- _About this task_:
The answer is the full set of records below, transcribed exactly.

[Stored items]
++++++++

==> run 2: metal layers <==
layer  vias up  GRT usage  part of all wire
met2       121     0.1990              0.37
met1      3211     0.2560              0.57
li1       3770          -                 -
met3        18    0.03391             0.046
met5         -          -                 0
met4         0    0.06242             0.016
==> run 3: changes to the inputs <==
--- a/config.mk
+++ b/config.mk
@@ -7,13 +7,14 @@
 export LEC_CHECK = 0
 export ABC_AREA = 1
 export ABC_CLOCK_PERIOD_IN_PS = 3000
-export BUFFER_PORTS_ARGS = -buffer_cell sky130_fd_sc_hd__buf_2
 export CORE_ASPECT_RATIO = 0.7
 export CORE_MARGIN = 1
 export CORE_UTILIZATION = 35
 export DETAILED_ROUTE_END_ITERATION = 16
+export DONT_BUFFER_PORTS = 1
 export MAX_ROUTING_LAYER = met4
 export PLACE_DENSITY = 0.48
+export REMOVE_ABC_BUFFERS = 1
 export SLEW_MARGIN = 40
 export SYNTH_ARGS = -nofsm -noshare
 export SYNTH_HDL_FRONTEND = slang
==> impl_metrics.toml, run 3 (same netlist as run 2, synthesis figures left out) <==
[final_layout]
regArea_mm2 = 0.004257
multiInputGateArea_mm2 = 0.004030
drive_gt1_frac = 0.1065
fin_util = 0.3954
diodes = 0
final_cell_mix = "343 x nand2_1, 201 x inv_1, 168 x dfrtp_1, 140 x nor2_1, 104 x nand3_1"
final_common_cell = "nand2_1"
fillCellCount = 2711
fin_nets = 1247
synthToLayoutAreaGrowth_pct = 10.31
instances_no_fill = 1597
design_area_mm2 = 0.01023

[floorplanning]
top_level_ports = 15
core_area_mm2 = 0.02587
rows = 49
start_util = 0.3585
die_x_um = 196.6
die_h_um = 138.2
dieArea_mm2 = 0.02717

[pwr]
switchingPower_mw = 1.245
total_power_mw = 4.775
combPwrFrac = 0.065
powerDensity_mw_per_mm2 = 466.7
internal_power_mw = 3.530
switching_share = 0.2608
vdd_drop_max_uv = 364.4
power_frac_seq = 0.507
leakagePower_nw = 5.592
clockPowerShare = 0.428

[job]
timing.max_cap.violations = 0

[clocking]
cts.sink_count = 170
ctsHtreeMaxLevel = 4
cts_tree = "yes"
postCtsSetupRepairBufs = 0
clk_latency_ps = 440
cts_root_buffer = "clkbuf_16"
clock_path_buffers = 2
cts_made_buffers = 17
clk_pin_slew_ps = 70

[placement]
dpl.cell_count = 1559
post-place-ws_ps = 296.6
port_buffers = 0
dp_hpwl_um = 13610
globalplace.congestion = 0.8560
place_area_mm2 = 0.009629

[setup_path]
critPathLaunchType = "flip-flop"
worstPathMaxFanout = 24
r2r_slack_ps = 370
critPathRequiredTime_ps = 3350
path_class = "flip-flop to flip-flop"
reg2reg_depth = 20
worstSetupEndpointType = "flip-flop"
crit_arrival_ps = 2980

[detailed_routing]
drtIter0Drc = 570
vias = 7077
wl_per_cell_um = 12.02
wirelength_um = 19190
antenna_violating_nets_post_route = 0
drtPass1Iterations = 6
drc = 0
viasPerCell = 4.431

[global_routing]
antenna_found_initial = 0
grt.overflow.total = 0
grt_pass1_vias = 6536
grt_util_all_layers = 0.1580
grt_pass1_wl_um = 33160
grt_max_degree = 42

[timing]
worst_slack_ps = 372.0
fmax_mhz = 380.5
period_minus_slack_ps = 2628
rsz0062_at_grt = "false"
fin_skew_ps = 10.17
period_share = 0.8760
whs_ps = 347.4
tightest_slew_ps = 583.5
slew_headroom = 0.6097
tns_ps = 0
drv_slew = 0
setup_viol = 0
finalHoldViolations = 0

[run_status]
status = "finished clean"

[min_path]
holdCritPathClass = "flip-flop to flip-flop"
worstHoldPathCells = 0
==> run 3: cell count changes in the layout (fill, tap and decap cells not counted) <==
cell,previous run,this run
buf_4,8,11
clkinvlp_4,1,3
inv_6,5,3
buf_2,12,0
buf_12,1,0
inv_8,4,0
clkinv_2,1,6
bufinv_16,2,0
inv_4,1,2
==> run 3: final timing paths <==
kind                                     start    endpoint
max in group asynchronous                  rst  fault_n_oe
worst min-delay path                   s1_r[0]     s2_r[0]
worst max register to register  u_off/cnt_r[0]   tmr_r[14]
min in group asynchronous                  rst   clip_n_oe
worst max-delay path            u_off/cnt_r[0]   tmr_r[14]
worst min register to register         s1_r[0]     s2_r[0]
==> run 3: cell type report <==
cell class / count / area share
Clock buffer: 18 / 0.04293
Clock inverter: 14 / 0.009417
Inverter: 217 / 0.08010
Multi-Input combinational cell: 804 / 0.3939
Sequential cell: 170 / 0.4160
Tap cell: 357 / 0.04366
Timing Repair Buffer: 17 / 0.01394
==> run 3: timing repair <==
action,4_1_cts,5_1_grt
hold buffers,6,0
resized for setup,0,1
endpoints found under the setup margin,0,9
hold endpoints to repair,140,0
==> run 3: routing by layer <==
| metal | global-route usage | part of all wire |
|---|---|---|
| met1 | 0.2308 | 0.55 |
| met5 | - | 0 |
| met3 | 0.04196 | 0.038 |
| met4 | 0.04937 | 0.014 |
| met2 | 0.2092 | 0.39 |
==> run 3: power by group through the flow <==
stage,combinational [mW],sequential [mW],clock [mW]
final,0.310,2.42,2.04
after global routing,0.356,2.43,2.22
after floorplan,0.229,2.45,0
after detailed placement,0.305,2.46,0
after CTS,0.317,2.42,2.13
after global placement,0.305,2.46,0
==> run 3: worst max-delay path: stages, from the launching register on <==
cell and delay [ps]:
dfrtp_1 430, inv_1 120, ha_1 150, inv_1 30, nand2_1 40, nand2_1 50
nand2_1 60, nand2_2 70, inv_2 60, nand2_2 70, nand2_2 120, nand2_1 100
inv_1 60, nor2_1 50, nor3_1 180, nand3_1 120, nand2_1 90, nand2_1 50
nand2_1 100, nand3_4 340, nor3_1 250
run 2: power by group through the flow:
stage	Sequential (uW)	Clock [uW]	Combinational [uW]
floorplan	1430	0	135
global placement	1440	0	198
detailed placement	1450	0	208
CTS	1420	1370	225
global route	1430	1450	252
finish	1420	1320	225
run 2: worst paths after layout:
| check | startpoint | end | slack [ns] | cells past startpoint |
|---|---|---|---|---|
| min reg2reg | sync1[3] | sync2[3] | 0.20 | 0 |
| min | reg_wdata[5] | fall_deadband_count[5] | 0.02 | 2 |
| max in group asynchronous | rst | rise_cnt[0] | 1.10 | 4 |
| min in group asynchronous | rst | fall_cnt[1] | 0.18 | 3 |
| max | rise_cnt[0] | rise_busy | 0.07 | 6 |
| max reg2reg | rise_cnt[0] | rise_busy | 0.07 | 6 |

++++++++

- _Answer_:
==> run 2: metal layers <==
layer  vias up  GRT usage  part of all wire
met2       121     0.1990              0.37
met1      3211     0.2560              0.57
li1       3770          -                 -
met3        18    0.03391             0.046
met5         -          -                 0
met4         0    0.06242             0.016
==> run 3: changes to the inputs <==
--- a/config.mk
+++ b/config.mk
@@ -7,13 +7,14 @@
 export LEC_CHECK = 0
 export ABC_AREA = 1
 export ABC_CLOCK_PERIOD_IN_PS = 3000
-export BUFFER_PORTS_ARGS = -buffer_cell sky130_fd_sc_hd__buf_2
 export CORE_ASPECT_RATIO = 0.7
 export CORE_MARGIN = 1
 export CORE_UTILIZATION = 35
 export DETAILED_ROUTE_END_ITERATION = 16
+export DONT_BUFFER_PORTS = 1
 export MAX_ROUTING_LAYER = met4
 export PLACE_DENSITY = 0.48
+export REMOVE_ABC_BUFFERS = 1
 export SLEW_MARGIN = 40
 export SYNTH_ARGS = -nofsm -noshare
 export SYNTH_HDL_FRONTEND = slang
==> impl_metrics.toml, run 3 (same netlist as run 2, synthesis figures left out) <==
[final_layout]
regArea_mm2 = 0.004257
multiInputGateArea_mm2 = 0.004030
drive_gt1_frac = 0.1065
fin_util = 0.3954
diodes = 0
final_cell_mix = "343 x nand2_1, 201 x inv_1, 168 x dfrtp_1, 140 x nor2_1, 104 x nand3_1"
final_common_cell = "nand2_1"
fillCellCount = 2711
fin_nets = 1247
synthToLayoutAreaGrowth_pct = 10.31
instances_no_fill = 1597
design_area_mm2 = 0.01023

[floorplanning]
top_level_ports = 15
core_area_mm2 = 0.02587
rows = 49
start_util = 0.3585
die_x_um = 196.6
die_h_um = 138.2
dieArea_mm2 = 0.02717

[pwr]
switchingPower_mw = 1.245
total_power_mw = 4.775
combPwrFrac = 0.065
powerDensity_mw_per_mm2 = 466.7
internal_power_mw = 3.530
switching_share = 0.2608
vdd_drop_max_uv = 364.4
power_frac_seq = 0.507
leakagePower_nw = 5.592
clockPowerShare = 0.428

[job]
timing.max_cap.violations = 0

[clocking]
cts.sink_count = 170
ctsHtreeMaxLevel = 4
cts_tree = "yes"
postCtsSetupRepairBufs = 0
clk_latency_ps = 440
cts_root_buffer = "clkbuf_16"
clock_path_buffers = 2
cts_made_buffers = 17
clk_pin_slew_ps = 70

[placement]
dpl.cell_count = 1559
post-place-ws_ps = 296.6
port_buffers = 0
dp_hpwl_um = 13610
globalplace.congestion = 0.8560
place_area_mm2 = 0.009629

[setup_path]
critPathLaunchType = "flip-flop"
worstPathMaxFanout = 24
r2r_slack_ps = 370
critPathRequiredTime_ps = 3350
path_class = "flip-flop to flip-flop"
reg2reg_depth = 20
worstSetupEndpointType = "flip-flop"
crit_arrival_ps = 2980

[detailed_routing]
drtIter0Drc = 570
vias = 7077
wl_per_cell_um = 12.02
wirelength_um = 19190
antenna_violating_nets_post_route = 0
drtPass1Iterations = 6
drc = 0
viasPerCell = 4.431

[global_routing]
antenna_found_initial = 0
grt.overflow.total = 0
grt_pass1_vias = 6536
grt_util_all_layers = 0.1580
grt_pass1_wl_um = 33160
grt_max_degree = 42

[timing]
worst_slack_ps = 372.0
fmax_mhz = 380.5
period_minus_slack_ps = 2628
rsz0062_at_grt = "false"
fin_skew_ps = 10.17
period_share = 0.8760
whs_ps = 347.4
tightest_slew_ps = 583.5
slew_headroom = 0.6097
tns_ps = 0
drv_slew = 0
setup_viol = 0
finalHoldViolations = 0

[run_status]
status = "finished clean"

[min_path]
holdCritPathClass = "flip-flop to flip-flop"
worstHoldPathCells = 0
==> run 3: cell count changes in the layout (fill, tap and decap cells not counted) <==
cell,previous run,this run
buf_4,8,11
clkinvlp_4,1,3
inv_6,5,3
buf_2,12,0
buf_12,1,0
inv_8,4,0
clkinv_2,1,6
bufinv_16,2,0
inv_4,1,2
==> run 3: final timing paths <==
kind                                     start    endpoint
max in group asynchronous                  rst  fault_n_oe
worst min-delay path                   s1_r[0]     s2_r[0]
worst max register to register  u_off/cnt_r[0]   tmr_r[14]
min in group asynchronous                  rst   clip_n_oe
worst max-delay path            u_off/cnt_r[0]   tmr_r[14]
worst min register to register         s1_r[0]     s2_r[0]
==> run 3: cell type report <==
cell class / count / area share
Clock buffer: 18 / 0.04293
Clock inverter: 14 / 0.009417
Inverter: 217 / 0.08010
Multi-Input combinational cell: 804 / 0.3939
Sequential cell: 170 / 0.4160
Tap cell: 357 / 0.04366
Timing Repair Buffer: 17 / 0.01394
==> run 3: timing repair <==
action,4_1_cts,5_1_grt
hold buffers,6,0
resized for setup,0,1
endpoints found under the setup margin,0,9
hold endpoints to repair,140,0
==> run 3: routing by layer <==
| metal | global-route usage | part of all wire |
|---|---|---|
| met1 | 0.2308 | 0.55 |
| met5 | - | 0 |
| met3 | 0.04196 | 0.038 |
| met4 | 0.04937 | 0.014 |
| met2 | 0.2092 | 0.39 |
==> run 3: power by group through the flow <==
stage,combinational [mW],sequential [mW],clock [mW]
final,0.310,2.42,2.04
after global routing,0.356,2.43,2.22
after floorplan,0.229,2.45,0
after detailed placement,0.305,2.46,0
after CTS,0.317,2.42,2.13
after global placement,0.305,2.46,0
==> run 3: worst max-delay path: stages, from the launching register on <==
cell and delay [ps]:
dfrtp_1 430, inv_1 120, ha_1 150, inv_1 30, nand2_1 40, nand2_1 50
nand2_1 60, nand2_2 70, inv_2 60, nand2_2 70, nand2_2 120, nand2_1 100
inv_1 60, nor2_1 50, nor3_1 180, nand3_1 120, nand2_1 90, nand2_1 50
nand2_1 100, nand3_4 340, nor3_1 250
run 2: power by group through the flow:
stage	Sequential (uW)	Clock [uW]	Combinational [uW]
floorplan	1430	0	135
global placement	1440	0	198
detailed placement	1450	0	208
CTS	1420	1370	225
global route	1430	1450	252
finish	1420	1320	225
run 2: worst paths after layout:
| check | startpoint | end | slack [ns] | cells past startpoint |
|---|---|---|---|---|
| min reg2reg | sync1[3] | sync2[3] | 0.20 | 0 |
| min | reg_wdata[5] | fall_deadband_count[5] | 0.02 | 2 |
| max in group asynchronous | rst | rise_cnt[0] | 1.10 | 4 |
| min in group asynchronous | rst | fall_cnt[1] | 0.18 | 3 |
| max | rise_cnt[0] | rise_busy | 0.07 | 6 |
| max reg2reg | rise_cnt[0] | rise_busy | 0.07 | 6 |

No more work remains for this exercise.